Saved data entries
`src/rtl/seq_divider_if.sv`:
```
// rtl/seq_divider_if.sv - request/result bundle between the execute stage and seq_divider
//
// Ports (master = core side, slave = divider side):
//   start  core -> div  request a division (sampled only while idle)
//   sgn    core -> div  1 = signed floored division, 0 = unsigned
//   x      core -> div  dividend, valid in the start cycle only
//   y      core -> div  divisor, valid in the start cycle only
//   busy   div -> core  division in progress, stalls the core
//   done   div -> core  one-cycle pulse, quot/rem/dz valid
//   quot   div -> core  quotient
//   rem    div -> core  remainder
//   dz     div -> core  divide-by-zero flag of the last completed division
interface seq_divider_if #(
  parameter int W = 32
);
  logic         start;
  logic         sgn;
  logic [W-1:0] x;
  logic [W-1:0] y;
  logic         busy;
  logic         done;
  logic [W-1:0] quot;
  logic [W-1:0] rem;
  logic         dz;

  modport master (
    output start, sgn, x, y,
    input  busy, done, quot, rem, dz
  );

  modport slave (
    input  start, sgn, x, y,
    output busy, done, quot, rem, dz
  );
endinterface

```
`src/rtl/seq_divider.sv`:
```
// rtl/seq_divider.sv - multi-cycle restoring divider, unsigned and signed floored
//
// Ports:
//   clk  clock, all state changes on the rising edge
//   rst  synchronous reset, active low
//   bus  seq_divider_if slave: start/sgn/x/y in, busy/done/quot/rem/dz out
//
// One quotient bit per cycle on operand magnitudes; sign correction is applied
// in a single FIX cycle. Latency from the start edge to done is W+1 cycles.
module seq_divider #(
  parameter int W = 32
) (
  input  logic         clk,
  input  logic         rst,
  seq_divider_if.slave bus
);

  localparam int CW = (W > 2) ? $clog2(W) : 1;
  localparam logic [CW-1:0] CNT_LAST = CW'(W - 1);

  typedef enum logic [1:0] {
    IDLE,
    RUN,
    FIX
  } state_t;

  state_t        state;
  logic [CW-1:0] cnt;
  logic          sgn_r;
  logic          xneg;
  logic          yneg;
  logic          yzero;
  logic [W-1:0]  xraw;
  logic [W-1:0]  ym;
  // Dividend magnitude shifts out at the top while quotient bits shift in at
  // the bottom, so after W iterations this register holds the magnitude quotient.
  logic [W-1:0]  dq;
  logic [W:0]    pr;

  logic [W-1:0]  abs_x;
  logic [W-1:0]  abs_y;
  logic [W+1:0]  shifted;
  logic [W+1:0]  diff;
  logic          fits;
  logic [W:0]    pr_next;
  logic [W-1:0]  rm;
  logic [W-1:0]  fix_quot;
  logic [W-1:0]  fix_rem;

  always_comb begin
    abs_x = (bus.sgn && bus.x[W-1]) ? -bus.x : bus.x;
    abs_y = (bus.sgn && bus.y[W-1]) ? -bus.y : bus.y;
  end

  // Restoring step: bring in the next dividend bit and trial-subtract |y|.
  // A clear borrow bit means the divisor fits and the difference is kept.
  always_comb begin
    shifted = {pr, dq[W-1]};
    diff    = shifted - {2'b00, ym};
    fits    = ~diff[W+1];
    pr_next = fits ? diff[W:0] : shifted[W:0];
  end

  // Floored-division sign fix-up. When signs differ and the remainder is
  // non-zero, the quotient rounds down one more (-qm-1 == ~qm) and the
  // remainder becomes |y|-rm carrying the sign of y.
  always_comb begin
    rm       = pr[W-1:0];
    fix_quot = dq;
    fix_rem  = rm;
    if (yzero) begin
      fix_quot = '1;
      fix_rem  = xraw;
    end else if (sgn_r) begin
      if (xneg == yneg) begin
        fix_rem = yneg ? -rm : rm;
      end else if (rm == '0) begin
        fix_quot = -dq;
        fix_rem  = '0;
      end else begin
        fix_quot = ~dq;
        fix_rem  = yneg ? -(ym - rm) : (ym - rm);
      end
    end
  end

  always_ff @(posedge clk) begin
    if (!rst) begin
      state    <= IDLE;
      cnt      <= '0;
      sgn_r    <= 1'b0;
      xneg     <= 1'b0;
      yneg     <= 1'b0;
      yzero    <= 1'b0;
      xraw     <= '0;
      ym       <= '0;
      dq       <= '0;
      pr       <= '0;
      bus.busy <= 1'b0;
      bus.done <= 1'b0;
      bus.quot <= '0;
      bus.rem  <= '0;
      bus.dz   <= 1'b0;
    end else begin
      bus.done <= 1'b0;
      case (state)
        IDLE: begin
          if (bus.start) begin
            sgn_r    <= bus.sgn;
            xneg     <= bus.sgn & bus.x[W-1];
            yneg     <= bus.sgn & bus.y[W-1];
            yzero    <= (bus.y == '0);
            xraw     <= bus.x;
            dq       <= abs_x;
            ym       <= abs_y;
            pr       <= '0;
            cnt      <= '0;
            bus.busy <= 1'b1;
            state    <= RUN;
          end
        end
        RUN: begin
          pr  <= pr_next;
          dq  <= {dq[W-2:0], fits};
          cnt <= cnt + CW'(1);
          if (cnt == CNT_LAST) begin
            state <= FIX;
          end
        end
        FIX: begin
          bus.quot <= fix_quot;
          bus.rem  <= fix_rem;
          bus.dz   <= yzero;
          bus.done <= 1'b1;
          bus.busy <= 1'b0;
          state    <= IDLE;
        end
        default: begin
          state <= IDLE;
        end
      endcase
    end
  end

endmodule

```
`src/flat_wrapper.sv`:
```
// flat-port wrapper written by rule: the top's interface ports become plain ports
module seq_divider_flat 
#(
  parameter int W = 32
)
  (clk, rst, bus_start, bus_sgn, bus_x, bus_y, bus_busy, bus_done, bus_quot, bus_rem, bus_dz);
  seq_divider_if #(.W(W)) bus_i ();
  input  logic clk;
  input  logic rst;
  input wire logic [$bits(bus_i.start)-1:0] bus_start;
  input wire logic [$bits(bus_i.sgn)-1:0] bus_sgn;
  input wire logic [$bits(bus_i.x)-1:0] bus_x;
  input wire logic [$bits(bus_i.y)-1:0] bus_y;
  output wire logic [$bits(bus_i.busy)-1:0] bus_busy;
  output wire logic [$bits(bus_i.done)-1:0] bus_done;
  output wire logic [$bits(bus_i.quot)-1:0] bus_quot;
  output wire logic [$bits(bus_i.rem)-1:0] bus_rem;
  output wire logic [$bits(bus_i.dz)-1:0] bus_dz;
  assign bus_i.start = bus_start;
  assign bus_i.sgn = bus_sgn;
  assign bus_i.x = bus_x;
  assign bus_i.y = bus_y;
  assign bus_busy = bus_i.busy;
  assign bus_done = bus_i.done;
  assign bus_quot = bus_i.quot;
  assign bus_rem = bus_i.rem;
  assign bus_dz = bus_i.dz;
  seq_divider #(.W(W)) u_core (.clk(clk), .rst(rst), .bus(bus_i));
endmodule
```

**DIRECTIONS:** Your output should match the records above word for word.

**TASK RESULT:**
`src/rtl/seq_divider_if.sv`:
```
// rtl/seq_divider_if.sv - request/result bundle between the execute stage and seq_divider
//
// Ports (master = core side, slave = divider side):
//   start  core -> div  request a division (sampled only while idle)
//   sgn    core -> div  1 = signed floored division, 0 = unsigned
//   x      core -> div  dividend, valid in the start cycle only
//   y      core -> div  divisor, valid in the start cycle only
//   busy   div -> core  division in progress, stalls the core
//   done   div -> core  one-cycle pulse, quot/rem/dz valid
//   quot   div -> core  quotient
//   rem    div -> core  remainder
//   dz     div -> core  divide-by-zero flag of the last completed division
interface seq_divider_if #(
  parameter int W = 32
);
  logic         start;
  logic         sgn;
  logic [W-1:0] x;
  logic [W-1:0] y;
  logic         busy;
  logic         done;
  logic [W-1:0] quot;
  logic [W-1:0] rem;
  logic         dz;

  modport master (
    output start, sgn, x, y,
    input  busy, done, quot, rem, dz
  );

  modport slave (
    input  start, sgn, x, y,
    output busy, done, quot, rem, dz
  );
endinterface

```
`src/rtl/seq_divider.sv`:
```
// rtl/seq_divider.sv - multi-cycle restoring divider, unsigned and signed floored
//
// Ports:
//   clk  clock, all state changes on the rising edge
//   rst  synchronous reset, active low
//   bus  seq_divider_if slave: start/sgn/x/y in, busy/done/quot/rem/dz out
//
// One quotient bit per cycle on operand magnitudes; sign correction is applied
// in a single FIX cycle. Latency from the start edge to done is W+1 cycles.
module seq_divider #(
  parameter int W = 32
) (
  input  logic         clk,
  input  logic         rst,
  seq_divider_if.slave bus
);

  localparam int CW = (W > 2) ? $clog2(W) : 1;
  localparam logic [CW-1:0] CNT_LAST = CW'(W - 1);

  typedef enum logic [1:0] {
    IDLE,
    RUN,
    FIX
  } state_t;

  state_t        state;
  logic [CW-1:0] cnt;
  logic          sgn_r;
  logic          xneg;
  logic          yneg;
  logic          yzero;
  logic [W-1:0]  xraw;
  logic [W-1:0]  ym;
  // Dividend magnitude shifts out at the top while quotient bits shift in at
  // the bottom, so after W iterations this register holds the magnitude quotient.
  logic [W-1:0]  dq;
  logic [W:0]    pr;

  logic [W-1:0]  abs_x;
  logic [W-1:0]  abs_y;
  logic [W+1:0]  shifted;
  logic [W+1:0]  diff;
  logic          fits;
  logic [W:0]    pr_next;
  logic [W-1:0]  rm;
  logic [W-1:0]  fix_quot;
  logic [W-1:0]  fix_rem;

  always_comb begin
    abs_x = (bus.sgn && bus.x[W-1]) ? -bus.x : bus.x;
    abs_y = (bus.sgn && bus.y[W-1]) ? -bus.y : bus.y;
  end

  // Restoring step: bring in the next dividend bit and trial-subtract |y|.
  // A clear borrow bit means the divisor fits and the difference is kept.
  always_comb begin
    shifted = {pr, dq[W-1]};
    diff    = shifted - {2'b00, ym};
    fits    = ~diff[W+1];
    pr_next = fits ? diff[W:0] : shifted[W:0];
  end

  // Floored-division sign fix-up. When signs differ and the remainder is
  // non-zero, the quotient rounds down one more (-qm-1 == ~qm) and the
  // remainder becomes |y|-rm carrying the sign of y.
  always_comb begin
    rm       = pr[W-1:0];
    fix_quot = dq;
    fix_rem  = rm;
    if (yzero) begin
      fix_quot = '1;
      fix_rem  = xraw;
    end else if (sgn_r) begin
      if (xneg == yneg) begin
        fix_rem = yneg ? -rm : rm;
      end else if (rm == '0) begin
        fix_quot = -dq;
        fix_rem  = '0;
      end else begin
        fix_quot = ~dq;
        fix_rem  = yneg ? -(ym - rm) : (ym - rm);
      end
    end
  end

  always_ff @(posedge clk) begin
    if (!rst) begin
      state    <= IDLE;
      cnt      <= '0;
      sgn_r    <= 1'b0;
      xneg     <= 1'b0;
      yneg     <= 1'b0;
      yzero    <= 1'b0;
      xraw     <= '0;
      ym       <= '0;
      dq       <= '0;
      pr       <= '0;
      bus.busy <= 1'b0;
      bus.done <= 1'b0;
      bus.quot <= '0;
      bus.rem  <= '0;
      bus.dz   <= 1'b0;
    end else begin
      bus.done <= 1'b0;
      case (state)
        IDLE: begin
          if (bus.start) begin
            sgn_r    <= bus.sgn;
            xneg     <= bus.sgn & bus.x[W-1];
            yneg     <= bus.sgn & bus.y[W-1];
            yzero    <= (bus.y == '0);
            xraw     <= bus.x;
            dq       <= abs_x;
            ym       <= abs_y;
            pr       <= '0;
            cnt      <= '0;
            bus.busy <= 1'b1;
            state    <= RUN;
          end
        end
        RUN: begin
          pr  <= pr_next;
          dq  <= {dq[W-2:0], fits};
          cnt <= cnt + CW'(1);
          if (cnt == CNT_LAST) begin
            state <= FIX;
          end
        end
        FIX: begin
          bus.quot <= fix_quot;
          bus.rem  <= fix_rem;
          bus.dz   <= yzero;
          bus.done <= 1'b1;
          bus.busy <= 1'b0;
          state    <= IDLE;
        end
        default: begin
          state <= IDLE;
        end
      endcase
    end
  end

endmodule

```
`src/flat_wrapper.sv`:
```
// flat-port wrapper written by rule: the top's interface ports become plain ports
module seq_divider_flat 
#(
  parameter int W = 32
)
  (clk, rst, bus_start, bus_sgn, bus_x, bus_y, bus_busy, bus_done, bus_quot, bus_rem, bus_dz);
  seq_divider_if #(.W(W)) bus_i ();
  input  logic clk;
  input  logic rst;
  input wire logic [$bits(bus_i.start)-1:0] bus_start;
  input wire logic [$bits(bus_i.sgn)-1:0] bus_sgn;
  input wire logic [$bits(bus_i.x)-1:0] bus_x;
  input wire logic [$bits(bus_i.y)-1:0] bus_y;
  output wire logic [$bits(bus_i.busy)-1:0] bus_busy;
  output wire logic [$bits(bus_i.done)-1:0] bus_done;
  output wire logic [$bits(bus_i.quot)-1:0] bus_quot;
  output wire logic [$bits(bus_i.rem)-1:0] bus_rem;
  output wire logic [$bits(bus_i.dz)-1:0] bus_dz;
  assign bus_i.start = bus_start;
  assign bus_i.sgn = bus_sgn;
  assign bus_i.x = bus_x;
  assign bus_i.y = bus_y;
  assign bus_busy = bus_i.busy;
  assign bus_done = bus_i.done;
  assign bus_quot = bus_i.quot;
  assign bus_rem = bus_i.rem;
  assign bus_dz = bus_i.dz;
  seq_divider #(.W(W)) u_core (.clk(clk), .rst(rst), .bus(bus_i));
endmodule
```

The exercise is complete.